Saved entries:
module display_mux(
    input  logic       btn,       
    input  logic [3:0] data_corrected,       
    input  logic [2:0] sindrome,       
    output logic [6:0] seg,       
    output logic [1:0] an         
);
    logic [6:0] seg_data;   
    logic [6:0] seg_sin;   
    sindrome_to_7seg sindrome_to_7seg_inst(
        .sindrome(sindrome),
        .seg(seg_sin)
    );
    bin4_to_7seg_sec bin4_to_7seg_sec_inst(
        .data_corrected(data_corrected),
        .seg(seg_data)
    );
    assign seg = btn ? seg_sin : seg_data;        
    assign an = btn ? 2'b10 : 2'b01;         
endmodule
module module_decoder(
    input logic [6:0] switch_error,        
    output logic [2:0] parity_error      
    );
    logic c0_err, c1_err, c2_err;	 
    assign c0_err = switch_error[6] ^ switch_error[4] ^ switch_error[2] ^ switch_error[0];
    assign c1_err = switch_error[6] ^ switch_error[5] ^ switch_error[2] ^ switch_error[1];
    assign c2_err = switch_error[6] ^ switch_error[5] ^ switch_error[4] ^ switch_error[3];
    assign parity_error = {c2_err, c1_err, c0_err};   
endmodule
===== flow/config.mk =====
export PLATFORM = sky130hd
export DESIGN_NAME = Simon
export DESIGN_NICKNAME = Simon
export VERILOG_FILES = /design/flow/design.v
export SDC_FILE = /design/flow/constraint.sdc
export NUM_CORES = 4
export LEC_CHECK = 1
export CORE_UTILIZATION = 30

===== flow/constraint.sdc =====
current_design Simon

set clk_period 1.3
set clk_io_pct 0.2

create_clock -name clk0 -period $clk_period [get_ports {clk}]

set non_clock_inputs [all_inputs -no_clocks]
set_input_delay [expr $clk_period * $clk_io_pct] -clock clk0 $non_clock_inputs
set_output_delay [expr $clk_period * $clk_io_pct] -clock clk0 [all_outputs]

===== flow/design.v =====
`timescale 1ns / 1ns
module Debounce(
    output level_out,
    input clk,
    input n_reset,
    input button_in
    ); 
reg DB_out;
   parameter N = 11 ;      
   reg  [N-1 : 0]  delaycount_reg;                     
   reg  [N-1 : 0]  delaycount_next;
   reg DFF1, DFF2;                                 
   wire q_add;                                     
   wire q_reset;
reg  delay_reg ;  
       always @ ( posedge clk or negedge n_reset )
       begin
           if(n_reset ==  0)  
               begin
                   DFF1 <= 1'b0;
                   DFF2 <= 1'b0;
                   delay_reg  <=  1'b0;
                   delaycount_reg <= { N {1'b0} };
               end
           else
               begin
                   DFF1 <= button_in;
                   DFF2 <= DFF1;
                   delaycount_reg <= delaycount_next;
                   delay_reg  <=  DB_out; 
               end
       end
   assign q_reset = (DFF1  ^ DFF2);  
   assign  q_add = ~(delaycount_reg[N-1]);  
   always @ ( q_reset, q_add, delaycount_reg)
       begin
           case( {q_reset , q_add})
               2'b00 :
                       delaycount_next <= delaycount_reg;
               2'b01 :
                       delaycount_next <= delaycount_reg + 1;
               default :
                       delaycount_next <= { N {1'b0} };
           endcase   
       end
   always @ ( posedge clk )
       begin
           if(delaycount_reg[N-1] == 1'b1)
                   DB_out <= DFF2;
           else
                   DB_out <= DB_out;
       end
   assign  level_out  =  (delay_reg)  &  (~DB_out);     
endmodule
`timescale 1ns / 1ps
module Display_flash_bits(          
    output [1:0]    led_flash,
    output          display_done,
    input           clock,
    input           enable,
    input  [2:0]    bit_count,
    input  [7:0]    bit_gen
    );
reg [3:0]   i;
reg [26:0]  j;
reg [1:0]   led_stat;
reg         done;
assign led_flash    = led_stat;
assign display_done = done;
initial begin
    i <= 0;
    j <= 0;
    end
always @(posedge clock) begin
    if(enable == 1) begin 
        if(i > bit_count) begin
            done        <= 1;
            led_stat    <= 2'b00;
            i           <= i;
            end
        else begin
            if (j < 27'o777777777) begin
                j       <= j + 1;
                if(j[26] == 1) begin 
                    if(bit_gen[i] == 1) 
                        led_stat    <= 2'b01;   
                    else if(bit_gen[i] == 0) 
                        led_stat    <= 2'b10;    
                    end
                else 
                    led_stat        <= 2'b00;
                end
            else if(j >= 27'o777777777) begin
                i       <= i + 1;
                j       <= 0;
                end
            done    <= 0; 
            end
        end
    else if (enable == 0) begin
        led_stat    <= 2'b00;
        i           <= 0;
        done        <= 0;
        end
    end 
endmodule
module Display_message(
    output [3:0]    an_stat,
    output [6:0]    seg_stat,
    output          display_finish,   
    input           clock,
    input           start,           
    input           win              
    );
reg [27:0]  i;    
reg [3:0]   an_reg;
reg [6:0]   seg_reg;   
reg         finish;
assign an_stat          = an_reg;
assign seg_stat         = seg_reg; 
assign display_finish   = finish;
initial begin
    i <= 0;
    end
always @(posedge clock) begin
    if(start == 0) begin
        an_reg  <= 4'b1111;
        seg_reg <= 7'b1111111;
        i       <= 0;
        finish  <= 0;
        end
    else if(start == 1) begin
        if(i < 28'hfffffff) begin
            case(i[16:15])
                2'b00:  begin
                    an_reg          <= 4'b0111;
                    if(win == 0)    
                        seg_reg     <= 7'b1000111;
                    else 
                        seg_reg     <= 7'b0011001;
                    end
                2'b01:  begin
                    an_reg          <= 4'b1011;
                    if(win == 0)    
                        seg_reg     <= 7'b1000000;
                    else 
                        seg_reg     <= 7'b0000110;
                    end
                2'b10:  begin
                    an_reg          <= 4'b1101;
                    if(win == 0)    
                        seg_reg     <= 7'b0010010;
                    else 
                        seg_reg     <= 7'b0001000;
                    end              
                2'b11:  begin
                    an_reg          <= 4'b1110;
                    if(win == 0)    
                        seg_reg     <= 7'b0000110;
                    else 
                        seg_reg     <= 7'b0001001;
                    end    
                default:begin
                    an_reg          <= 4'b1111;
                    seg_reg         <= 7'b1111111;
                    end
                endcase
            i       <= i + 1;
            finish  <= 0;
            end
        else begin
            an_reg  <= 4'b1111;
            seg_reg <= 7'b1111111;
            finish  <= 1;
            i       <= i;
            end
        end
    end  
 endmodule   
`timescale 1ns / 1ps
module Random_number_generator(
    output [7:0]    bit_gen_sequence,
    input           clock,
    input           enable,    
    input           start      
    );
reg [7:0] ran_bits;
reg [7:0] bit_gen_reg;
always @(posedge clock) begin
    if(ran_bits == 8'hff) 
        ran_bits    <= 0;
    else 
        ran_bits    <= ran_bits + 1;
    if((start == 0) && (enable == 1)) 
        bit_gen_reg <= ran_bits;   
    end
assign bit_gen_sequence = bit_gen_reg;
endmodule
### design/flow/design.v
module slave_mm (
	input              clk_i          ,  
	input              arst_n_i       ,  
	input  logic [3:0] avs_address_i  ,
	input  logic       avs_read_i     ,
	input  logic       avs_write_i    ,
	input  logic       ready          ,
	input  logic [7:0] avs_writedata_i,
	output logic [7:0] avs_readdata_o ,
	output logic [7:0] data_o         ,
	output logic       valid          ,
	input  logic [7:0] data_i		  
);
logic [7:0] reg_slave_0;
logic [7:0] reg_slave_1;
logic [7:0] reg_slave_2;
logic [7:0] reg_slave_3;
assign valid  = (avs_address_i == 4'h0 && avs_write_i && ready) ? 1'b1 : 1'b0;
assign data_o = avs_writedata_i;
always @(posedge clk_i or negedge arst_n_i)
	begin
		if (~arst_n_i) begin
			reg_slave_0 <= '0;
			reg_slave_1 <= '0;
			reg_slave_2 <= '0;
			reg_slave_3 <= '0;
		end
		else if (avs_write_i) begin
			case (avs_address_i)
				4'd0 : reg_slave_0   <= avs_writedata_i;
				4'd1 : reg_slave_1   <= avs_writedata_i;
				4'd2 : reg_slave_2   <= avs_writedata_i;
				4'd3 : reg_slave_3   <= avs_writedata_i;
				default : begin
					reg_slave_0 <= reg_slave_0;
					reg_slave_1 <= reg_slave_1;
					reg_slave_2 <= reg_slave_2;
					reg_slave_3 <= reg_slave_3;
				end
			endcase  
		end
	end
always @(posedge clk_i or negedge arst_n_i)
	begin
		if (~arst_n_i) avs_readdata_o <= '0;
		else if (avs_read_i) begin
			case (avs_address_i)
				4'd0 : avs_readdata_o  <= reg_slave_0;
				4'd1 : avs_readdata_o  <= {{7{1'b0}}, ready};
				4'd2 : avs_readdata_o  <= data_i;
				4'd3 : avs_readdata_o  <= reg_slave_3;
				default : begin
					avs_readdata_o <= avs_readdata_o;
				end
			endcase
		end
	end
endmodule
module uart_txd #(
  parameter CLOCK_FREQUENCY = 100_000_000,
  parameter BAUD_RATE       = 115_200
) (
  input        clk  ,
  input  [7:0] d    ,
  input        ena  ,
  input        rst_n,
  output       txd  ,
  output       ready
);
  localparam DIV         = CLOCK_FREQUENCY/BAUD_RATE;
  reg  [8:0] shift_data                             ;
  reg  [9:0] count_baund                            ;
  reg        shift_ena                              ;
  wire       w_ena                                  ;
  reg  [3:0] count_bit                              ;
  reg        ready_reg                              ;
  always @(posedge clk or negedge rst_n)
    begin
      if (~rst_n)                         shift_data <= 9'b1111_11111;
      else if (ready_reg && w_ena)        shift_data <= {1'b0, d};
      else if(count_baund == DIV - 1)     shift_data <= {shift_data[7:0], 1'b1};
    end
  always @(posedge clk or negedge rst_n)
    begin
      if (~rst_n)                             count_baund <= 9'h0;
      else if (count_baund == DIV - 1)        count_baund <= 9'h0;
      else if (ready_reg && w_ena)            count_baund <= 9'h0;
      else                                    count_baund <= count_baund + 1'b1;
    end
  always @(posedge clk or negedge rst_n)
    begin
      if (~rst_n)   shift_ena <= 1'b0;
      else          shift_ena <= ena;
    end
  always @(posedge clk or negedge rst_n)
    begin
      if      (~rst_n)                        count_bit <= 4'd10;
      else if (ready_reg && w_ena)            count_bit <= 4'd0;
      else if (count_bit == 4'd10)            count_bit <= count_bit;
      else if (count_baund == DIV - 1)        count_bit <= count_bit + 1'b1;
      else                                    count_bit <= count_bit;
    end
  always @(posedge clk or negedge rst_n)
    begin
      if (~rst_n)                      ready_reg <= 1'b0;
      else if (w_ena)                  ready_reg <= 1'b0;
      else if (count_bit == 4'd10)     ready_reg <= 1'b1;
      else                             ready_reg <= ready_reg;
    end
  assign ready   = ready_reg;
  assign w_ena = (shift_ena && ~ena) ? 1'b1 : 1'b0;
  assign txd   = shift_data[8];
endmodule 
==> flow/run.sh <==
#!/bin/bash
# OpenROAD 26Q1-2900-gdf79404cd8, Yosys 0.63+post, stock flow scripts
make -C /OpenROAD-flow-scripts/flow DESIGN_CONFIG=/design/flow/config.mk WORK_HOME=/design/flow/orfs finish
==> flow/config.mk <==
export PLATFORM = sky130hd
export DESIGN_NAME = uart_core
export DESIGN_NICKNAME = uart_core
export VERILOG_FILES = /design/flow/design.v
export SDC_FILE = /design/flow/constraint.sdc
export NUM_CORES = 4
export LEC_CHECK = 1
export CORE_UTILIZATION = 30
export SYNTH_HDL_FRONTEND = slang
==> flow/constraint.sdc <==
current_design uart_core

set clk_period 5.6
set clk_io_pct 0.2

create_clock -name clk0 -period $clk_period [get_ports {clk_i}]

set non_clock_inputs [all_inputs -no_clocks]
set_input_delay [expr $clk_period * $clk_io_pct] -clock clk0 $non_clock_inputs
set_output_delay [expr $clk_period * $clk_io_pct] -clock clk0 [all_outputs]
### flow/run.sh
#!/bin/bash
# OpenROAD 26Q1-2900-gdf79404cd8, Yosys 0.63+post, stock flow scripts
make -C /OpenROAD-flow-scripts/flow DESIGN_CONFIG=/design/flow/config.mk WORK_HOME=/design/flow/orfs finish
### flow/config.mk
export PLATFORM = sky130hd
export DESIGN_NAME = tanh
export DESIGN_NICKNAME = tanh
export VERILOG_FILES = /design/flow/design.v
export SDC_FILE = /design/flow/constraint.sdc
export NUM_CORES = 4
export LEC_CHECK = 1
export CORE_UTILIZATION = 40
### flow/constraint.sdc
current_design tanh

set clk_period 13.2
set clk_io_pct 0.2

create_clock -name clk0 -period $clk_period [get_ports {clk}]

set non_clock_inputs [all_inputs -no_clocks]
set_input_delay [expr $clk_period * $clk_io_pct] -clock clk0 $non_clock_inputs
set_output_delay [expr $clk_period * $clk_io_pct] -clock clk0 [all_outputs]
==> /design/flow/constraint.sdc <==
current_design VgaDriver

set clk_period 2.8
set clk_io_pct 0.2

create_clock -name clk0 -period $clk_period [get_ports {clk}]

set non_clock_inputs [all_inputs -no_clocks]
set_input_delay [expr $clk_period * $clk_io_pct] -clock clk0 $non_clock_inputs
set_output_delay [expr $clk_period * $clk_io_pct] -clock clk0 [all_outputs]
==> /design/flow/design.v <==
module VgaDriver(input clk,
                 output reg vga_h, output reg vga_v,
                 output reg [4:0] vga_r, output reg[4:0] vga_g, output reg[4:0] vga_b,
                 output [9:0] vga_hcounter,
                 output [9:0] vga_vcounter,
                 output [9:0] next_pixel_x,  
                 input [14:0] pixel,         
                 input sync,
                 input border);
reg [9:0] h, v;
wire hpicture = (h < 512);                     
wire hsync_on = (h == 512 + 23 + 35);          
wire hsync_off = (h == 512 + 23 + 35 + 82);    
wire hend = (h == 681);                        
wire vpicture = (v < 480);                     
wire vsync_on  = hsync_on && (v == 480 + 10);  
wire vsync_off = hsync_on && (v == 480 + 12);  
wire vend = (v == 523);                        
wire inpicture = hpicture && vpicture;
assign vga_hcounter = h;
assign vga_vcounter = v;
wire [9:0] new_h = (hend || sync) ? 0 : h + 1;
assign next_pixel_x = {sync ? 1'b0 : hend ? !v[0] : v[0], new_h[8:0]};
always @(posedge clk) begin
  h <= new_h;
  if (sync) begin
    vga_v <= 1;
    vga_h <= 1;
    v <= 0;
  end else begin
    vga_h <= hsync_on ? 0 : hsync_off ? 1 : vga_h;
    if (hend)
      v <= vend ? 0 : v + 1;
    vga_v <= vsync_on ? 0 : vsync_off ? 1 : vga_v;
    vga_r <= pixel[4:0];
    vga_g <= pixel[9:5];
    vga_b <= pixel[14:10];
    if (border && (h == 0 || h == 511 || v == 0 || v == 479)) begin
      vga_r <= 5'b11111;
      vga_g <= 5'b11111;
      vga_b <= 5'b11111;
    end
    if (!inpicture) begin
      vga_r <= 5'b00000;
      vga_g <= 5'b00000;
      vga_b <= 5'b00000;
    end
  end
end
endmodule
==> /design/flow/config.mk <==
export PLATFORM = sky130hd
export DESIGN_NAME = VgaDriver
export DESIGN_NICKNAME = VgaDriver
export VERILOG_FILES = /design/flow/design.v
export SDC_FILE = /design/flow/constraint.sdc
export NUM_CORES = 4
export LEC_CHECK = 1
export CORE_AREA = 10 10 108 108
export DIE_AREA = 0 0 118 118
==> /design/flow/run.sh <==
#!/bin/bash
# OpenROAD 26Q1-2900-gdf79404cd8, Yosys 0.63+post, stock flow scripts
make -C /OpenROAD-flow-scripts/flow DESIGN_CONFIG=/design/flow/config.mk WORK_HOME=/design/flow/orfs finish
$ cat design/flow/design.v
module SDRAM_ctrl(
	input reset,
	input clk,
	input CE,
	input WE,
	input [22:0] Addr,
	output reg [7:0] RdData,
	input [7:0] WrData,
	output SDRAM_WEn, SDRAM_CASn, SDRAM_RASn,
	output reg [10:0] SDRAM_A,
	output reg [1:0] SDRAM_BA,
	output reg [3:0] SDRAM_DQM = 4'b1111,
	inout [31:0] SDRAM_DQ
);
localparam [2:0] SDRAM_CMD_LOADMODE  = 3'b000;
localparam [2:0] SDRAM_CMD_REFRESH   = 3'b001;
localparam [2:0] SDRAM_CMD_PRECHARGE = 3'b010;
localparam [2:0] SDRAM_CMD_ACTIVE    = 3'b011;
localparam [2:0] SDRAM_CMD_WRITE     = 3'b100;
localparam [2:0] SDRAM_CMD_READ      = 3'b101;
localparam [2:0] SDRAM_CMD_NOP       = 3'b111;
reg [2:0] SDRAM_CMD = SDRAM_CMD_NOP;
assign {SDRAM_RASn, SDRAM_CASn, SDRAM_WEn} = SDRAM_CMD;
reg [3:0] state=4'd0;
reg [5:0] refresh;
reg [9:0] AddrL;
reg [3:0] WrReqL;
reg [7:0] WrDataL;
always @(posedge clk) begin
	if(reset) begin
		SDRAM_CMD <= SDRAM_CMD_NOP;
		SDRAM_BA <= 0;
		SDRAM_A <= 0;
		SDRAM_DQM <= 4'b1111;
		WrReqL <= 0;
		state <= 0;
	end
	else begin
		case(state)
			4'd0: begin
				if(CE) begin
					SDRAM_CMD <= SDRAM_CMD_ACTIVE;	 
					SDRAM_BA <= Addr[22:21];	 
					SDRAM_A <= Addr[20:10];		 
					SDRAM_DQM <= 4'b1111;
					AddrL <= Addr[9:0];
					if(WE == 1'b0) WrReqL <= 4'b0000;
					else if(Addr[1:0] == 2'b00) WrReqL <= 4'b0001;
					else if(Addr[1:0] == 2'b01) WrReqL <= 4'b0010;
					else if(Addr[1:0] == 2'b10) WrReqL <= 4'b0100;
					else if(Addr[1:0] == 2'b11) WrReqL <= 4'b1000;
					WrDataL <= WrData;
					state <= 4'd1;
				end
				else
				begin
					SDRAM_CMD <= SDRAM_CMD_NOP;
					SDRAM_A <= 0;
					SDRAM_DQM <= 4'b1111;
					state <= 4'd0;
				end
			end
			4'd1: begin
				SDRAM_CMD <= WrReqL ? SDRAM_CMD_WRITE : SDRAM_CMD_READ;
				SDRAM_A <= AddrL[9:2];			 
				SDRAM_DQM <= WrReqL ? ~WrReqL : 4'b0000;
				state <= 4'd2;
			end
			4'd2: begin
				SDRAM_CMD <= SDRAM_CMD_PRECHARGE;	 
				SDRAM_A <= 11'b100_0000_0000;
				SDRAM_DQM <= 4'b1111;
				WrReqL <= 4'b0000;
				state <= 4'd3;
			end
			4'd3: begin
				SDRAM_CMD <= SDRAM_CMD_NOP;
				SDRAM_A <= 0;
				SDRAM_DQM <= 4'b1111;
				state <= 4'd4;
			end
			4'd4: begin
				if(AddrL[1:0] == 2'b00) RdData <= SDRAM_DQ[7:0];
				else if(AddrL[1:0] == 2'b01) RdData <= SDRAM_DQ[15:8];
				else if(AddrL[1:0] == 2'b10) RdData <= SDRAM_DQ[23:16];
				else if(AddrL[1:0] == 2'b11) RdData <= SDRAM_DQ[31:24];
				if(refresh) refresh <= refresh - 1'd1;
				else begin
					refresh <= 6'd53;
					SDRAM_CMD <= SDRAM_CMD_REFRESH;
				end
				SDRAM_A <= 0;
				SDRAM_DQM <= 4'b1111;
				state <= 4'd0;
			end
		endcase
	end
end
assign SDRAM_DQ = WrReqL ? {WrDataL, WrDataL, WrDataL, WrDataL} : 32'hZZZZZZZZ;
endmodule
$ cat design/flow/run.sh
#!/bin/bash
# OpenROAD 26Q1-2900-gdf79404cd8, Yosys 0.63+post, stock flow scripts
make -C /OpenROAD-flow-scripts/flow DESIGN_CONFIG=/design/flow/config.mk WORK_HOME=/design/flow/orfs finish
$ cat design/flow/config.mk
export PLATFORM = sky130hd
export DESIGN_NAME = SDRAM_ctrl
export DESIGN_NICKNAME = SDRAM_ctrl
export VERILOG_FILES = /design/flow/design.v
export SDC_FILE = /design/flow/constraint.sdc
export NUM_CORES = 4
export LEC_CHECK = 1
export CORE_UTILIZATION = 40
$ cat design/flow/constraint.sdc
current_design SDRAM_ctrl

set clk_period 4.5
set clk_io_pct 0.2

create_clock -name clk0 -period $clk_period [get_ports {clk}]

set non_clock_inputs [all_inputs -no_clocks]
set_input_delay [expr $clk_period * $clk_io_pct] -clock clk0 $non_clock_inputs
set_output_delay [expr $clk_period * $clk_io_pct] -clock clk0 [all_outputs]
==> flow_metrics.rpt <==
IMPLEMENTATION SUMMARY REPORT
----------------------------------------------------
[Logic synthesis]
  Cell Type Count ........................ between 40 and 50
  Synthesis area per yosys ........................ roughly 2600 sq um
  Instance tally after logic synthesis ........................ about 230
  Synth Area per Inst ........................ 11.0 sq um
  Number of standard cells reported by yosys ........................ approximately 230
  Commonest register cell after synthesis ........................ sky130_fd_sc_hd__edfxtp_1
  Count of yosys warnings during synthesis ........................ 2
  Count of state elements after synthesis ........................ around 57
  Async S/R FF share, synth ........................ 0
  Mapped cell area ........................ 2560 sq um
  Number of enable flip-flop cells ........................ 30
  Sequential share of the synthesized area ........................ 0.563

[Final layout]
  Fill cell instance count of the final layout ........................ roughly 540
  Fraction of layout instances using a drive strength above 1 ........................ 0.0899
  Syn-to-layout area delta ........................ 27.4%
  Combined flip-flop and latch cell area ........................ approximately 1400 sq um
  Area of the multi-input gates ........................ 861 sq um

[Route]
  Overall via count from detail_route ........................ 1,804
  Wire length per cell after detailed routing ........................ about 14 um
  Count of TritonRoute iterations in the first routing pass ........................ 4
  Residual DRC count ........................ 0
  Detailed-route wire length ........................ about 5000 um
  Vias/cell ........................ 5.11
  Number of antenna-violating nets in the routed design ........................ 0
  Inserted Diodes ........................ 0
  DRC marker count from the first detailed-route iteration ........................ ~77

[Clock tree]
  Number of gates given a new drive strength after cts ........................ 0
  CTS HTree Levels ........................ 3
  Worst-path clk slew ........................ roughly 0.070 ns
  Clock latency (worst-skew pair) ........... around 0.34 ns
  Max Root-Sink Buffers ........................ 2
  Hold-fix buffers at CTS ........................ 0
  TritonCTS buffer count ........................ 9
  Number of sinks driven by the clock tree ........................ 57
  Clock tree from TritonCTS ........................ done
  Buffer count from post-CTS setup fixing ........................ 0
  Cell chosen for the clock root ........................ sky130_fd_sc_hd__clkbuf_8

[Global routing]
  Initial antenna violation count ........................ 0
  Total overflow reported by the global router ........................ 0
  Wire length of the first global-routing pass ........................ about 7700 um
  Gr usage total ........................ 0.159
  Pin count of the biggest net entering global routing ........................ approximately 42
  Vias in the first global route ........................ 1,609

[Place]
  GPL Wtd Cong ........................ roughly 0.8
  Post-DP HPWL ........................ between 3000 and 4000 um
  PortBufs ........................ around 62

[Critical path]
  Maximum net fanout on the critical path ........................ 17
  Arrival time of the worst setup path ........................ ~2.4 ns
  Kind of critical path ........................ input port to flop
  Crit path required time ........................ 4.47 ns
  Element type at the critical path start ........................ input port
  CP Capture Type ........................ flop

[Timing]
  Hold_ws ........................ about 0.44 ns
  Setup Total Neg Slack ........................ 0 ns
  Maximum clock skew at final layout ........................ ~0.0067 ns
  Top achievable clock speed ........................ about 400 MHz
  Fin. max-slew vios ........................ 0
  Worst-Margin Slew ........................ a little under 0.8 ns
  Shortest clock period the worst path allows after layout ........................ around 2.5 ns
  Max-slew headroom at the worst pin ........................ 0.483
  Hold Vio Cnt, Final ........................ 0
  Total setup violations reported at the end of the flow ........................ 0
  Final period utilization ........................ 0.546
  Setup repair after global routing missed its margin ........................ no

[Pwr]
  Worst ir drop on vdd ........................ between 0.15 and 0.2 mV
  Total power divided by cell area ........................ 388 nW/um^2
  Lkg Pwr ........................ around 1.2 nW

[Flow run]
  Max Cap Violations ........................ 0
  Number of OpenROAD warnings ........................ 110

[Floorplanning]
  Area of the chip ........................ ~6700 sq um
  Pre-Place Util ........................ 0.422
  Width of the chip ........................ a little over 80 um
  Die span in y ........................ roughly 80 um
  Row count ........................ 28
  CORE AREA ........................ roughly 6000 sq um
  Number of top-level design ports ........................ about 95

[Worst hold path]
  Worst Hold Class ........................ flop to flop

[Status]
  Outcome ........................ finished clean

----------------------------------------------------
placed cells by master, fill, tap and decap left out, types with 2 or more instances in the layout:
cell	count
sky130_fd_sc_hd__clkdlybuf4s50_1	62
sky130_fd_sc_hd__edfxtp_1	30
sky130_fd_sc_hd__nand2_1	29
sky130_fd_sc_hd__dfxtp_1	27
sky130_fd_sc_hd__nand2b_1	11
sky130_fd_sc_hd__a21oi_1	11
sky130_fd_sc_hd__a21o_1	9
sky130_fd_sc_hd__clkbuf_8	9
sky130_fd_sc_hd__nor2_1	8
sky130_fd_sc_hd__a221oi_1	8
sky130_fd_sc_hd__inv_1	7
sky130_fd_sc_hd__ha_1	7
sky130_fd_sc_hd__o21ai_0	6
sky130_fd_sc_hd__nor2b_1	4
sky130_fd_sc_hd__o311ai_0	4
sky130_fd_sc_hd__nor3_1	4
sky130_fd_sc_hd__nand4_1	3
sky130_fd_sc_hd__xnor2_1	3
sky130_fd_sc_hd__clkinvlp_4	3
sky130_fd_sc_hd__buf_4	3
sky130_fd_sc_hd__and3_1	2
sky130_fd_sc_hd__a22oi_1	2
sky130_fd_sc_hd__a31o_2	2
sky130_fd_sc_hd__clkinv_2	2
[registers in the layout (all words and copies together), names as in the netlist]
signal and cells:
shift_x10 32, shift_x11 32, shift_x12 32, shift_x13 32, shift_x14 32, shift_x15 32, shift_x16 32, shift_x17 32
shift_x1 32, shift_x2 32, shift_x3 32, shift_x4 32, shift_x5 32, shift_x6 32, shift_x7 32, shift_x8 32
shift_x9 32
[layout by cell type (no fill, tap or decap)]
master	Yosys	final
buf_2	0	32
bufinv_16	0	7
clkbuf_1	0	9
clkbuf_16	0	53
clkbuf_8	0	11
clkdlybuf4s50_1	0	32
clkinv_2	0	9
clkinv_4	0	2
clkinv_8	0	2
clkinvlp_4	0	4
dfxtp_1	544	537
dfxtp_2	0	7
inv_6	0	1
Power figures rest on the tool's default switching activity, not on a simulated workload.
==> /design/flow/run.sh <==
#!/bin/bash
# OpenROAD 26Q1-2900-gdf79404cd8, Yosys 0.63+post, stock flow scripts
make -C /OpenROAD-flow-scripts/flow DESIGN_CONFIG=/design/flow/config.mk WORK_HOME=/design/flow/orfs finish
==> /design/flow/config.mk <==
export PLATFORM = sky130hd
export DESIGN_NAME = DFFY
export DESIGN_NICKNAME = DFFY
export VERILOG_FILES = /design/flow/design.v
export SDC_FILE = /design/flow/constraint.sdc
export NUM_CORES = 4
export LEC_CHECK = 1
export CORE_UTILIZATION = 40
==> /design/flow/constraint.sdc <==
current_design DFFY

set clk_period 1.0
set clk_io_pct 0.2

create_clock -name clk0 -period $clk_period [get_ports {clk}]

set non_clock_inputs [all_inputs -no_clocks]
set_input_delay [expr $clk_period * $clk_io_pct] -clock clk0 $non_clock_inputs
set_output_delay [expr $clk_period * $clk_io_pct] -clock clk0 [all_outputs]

> EXERCISE OBJECTIVE
State the number of lines in these entries that include the string "skew". Provide nothing beyond that number.

> THE COMPLETED TASK
2